### INPUT DATA

What follows belongs to an exercise in optimizing a design on an open flow for small area; a production flow would make more cautious choices. Only simulation tests tie the RTL to the original design; equivalence was not proved.

Design clmul_top, start of the top module:
module clmul_top (
    input  wire         clk,
    input  wire [63:0]  a,
    input  wire [63:0]  b,
    output wire [127:0] p
);
Size: roughly 3900 cells after synthesis, about 260 I/O pins, roughly 31000 um2 of cells after synthesis.
clock: 5.0 ns
lec_check: 0
cap_margin: 20
core_margin: 2
core_utilization: 60
cts_buf_list: sky130_fd_sc_hd__clkbuf_4
cts_cluster_diameter: 70
cts_cluster_size: 10
gpl_timing_driven: 0
place_density: 0.8
setup_slack_margin: 0.4
slew_margin: 20
standard.sh (not shown) runs the stock make flow with config.mk's settings and CLKGATE_MAP_FILE= SYNTH_SCRIPT=/design/flow/synth_recipe.tcl, a recipe that flattens the netlist after the stock synthesis.
==> flow/flow/run.sh <==
#!/bin/bash
# Own flow: the standard synthesis script, except that the gates are mapped
# one to one onto sky130 cells (no ABC restructuring), inverters folded into
# XOR/XNOR gates, every gate at drive strength 1; then the standard layout
# with the ports buffered by buf_1 cells and no CTS dummy loads. Each tool's output goes to its own
# log here.
set -euo pipefail
W=$PWD
R=$W/orfs/results/$FLOW_PLATFORM/clmul_top/base
{ cat flow/synth_pre.tcl; sed '1s/-noshare /-noshare -noabc /' synth_recipe.tcl; } > my_synth.tcl
grep -q -- '-noshare -noabc' my_synth.tcl
sed "s#SYNTH_SCRIPT=[^ ]*#SYNTH_SCRIPT=$W/my_synth.tcl#" standard.sh > my_standard.sh
grep -q "SYNTH_SCRIPT=$W/my_synth.tcl" my_standard.sh
export FLOW_GATES_MAP=$W/flow/gates_map.v
bash my_standard.sh "$R/1_2_yosys.v" > synth.log 2>&1
python3 flow/absorb_inv.py "$R/1_2_yosys.v" "$W/absorbed.v" > absorb.log 2>&1
cp "$W/absorbed.v" "$R/1_2_yosys.v"
export BUFFER_PORTS_ARGS="-buffer_cell sky130_fd_sc_hd__buf_1"
# CTS as ORFS runs it with the settings in config.mk, but without the dummy
# load cells that CTS adds to even out the leaf capacitances.
export CTS_ARGS="-sink_clustering_enable -repair_clock_nets -sink_clustering_size 10 -sink_clustering_max_diameter 70 -buf_list sky130_fd_sc_hd__clkbuf_4 -dont_use_dummy_load"
bash my_standard.sh > layout.log 2>&1
Other scripts of this flow, unchanged in this note and not shown: flow/flow/absorb_inv.py, flow/flow/gates_map.v, flow/flow/synth_pre.tcl
==> next run, changes <==
==> flow/flow/run.sh (replaced) <==
#!/bin/bash
set -euo pipefail
W=$PWD
R=$W/orfs/results/$FLOW_PLATFORM/clmul_top/base
{ cat flow/synth_pre.tcl; sed '1s/-noshare /-noshare -noabc /' synth_recipe.tcl; } > my_synth.tcl
grep -q -- '-noshare -noabc' my_synth.tcl
sed "s#SYNTH_SCRIPT=[^ ]*#SYNTH_SCRIPT=$W/my_synth.tcl#" standard.sh > my_standard.sh
grep -q "SYNTH_SCRIPT=$W/my_synth.tcl" my_standard.sh
export FLOW_GATES_MAP=$W/flow/gates_map.v
bash my_standard.sh "$R/1_2_yosys.v" > synth.log 2>&1
python3 flow/absorb_inv.py "$R/1_2_yosys.v" "$W/absorbed.v" > absorb.log 2>&1
python3 flow/skew_clk.py "$W/absorbed.v" "$W/skewed.v" sky130_fd_sc_hd__clkbuf_2 > skew.log 2>&1
cp "$W/skewed.v" "$R/1_2_yosys.v"
export BUFFER_PORTS_ARGS="-buffer_cell sky130_fd_sc_hd__buf_1"
export CTS_ARGS="-sink_clustering_enable -repair_clock_nets -sink_clustering_size 8 -sink_clustering_max_diameter 70 -buf_list {sky130_fd_sc_hd__clkbuf_4 sky130_fd_sc_hd__clkbuf_8} -sink_buffer_max_cap_derate 0.2 -root_buf sky130_fd_sc_hd__clkbuf_16 -no_insertion_delay -dont_use_dummy_load"
bash my_standard.sh > layout.log 2>&1
==> flow/flow/skew_clk.py (new file) <==
#!/usr/bin/env python3
"""Clock the product registers (p_q) through one delay cell, so their clock
arrives a little after the operand registers' (a_q, b_q): useful skew for the
register-to-register paths through the multiplier. The paths from the inputs
and to the outputs are not helped by it (the output paths lose the skew).
Usage: skew_clk.py IN.v OUT.v CELL"""
import re, sys
src = open(sys.argv[1]).read()
cell = sys.argv[3]
pat = re.compile(r'(sky130_fd_sc_hd__dfxtp_\d+ \\p_q\[\d+\]\$_DFF_P_ \(\s*\.CLK\()clk(\))')
src, n = pat.subn(r'\1clk_skew\2', src)
assert n > 0
src, m = re.subn(r'^(\s*wire clk;\n)', r'\1  wire clk_skew;\n', src, count=1, flags=re.M)
assert m == 1
inst = '  %s clk_skew_dly (\n    .A(clk),\n    .X(clk_skew)\n  );\nendmodule' % cell
i = src.rindex('endmodule')
src = src[:i] + inst + src[i + len('endmodule'):]
open(sys.argv[2], 'w').write(src)
print('moved %d registers to the skewed clock through %s' % (n, cell))
SETUP_SLACK_MARGIN = 0.3   (was 0.4)
Effect: Via count rises by 0.36%. Synthesized cell count is about the same. Setup slack improves by 0.20 ns. Cell area shrinks by 1.6%.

### THE PROBLEM
Read the listing line by line, and copy each line in which the word "through" is found.

### RESULT OF THE EXERCISE
"""Clock the product registers (p_q) through one delay cell, so their clock
register-to-register paths through the multiplier. The paths from the inputs
print('moved %d registers to the skewed clock through %s' % (n, cell))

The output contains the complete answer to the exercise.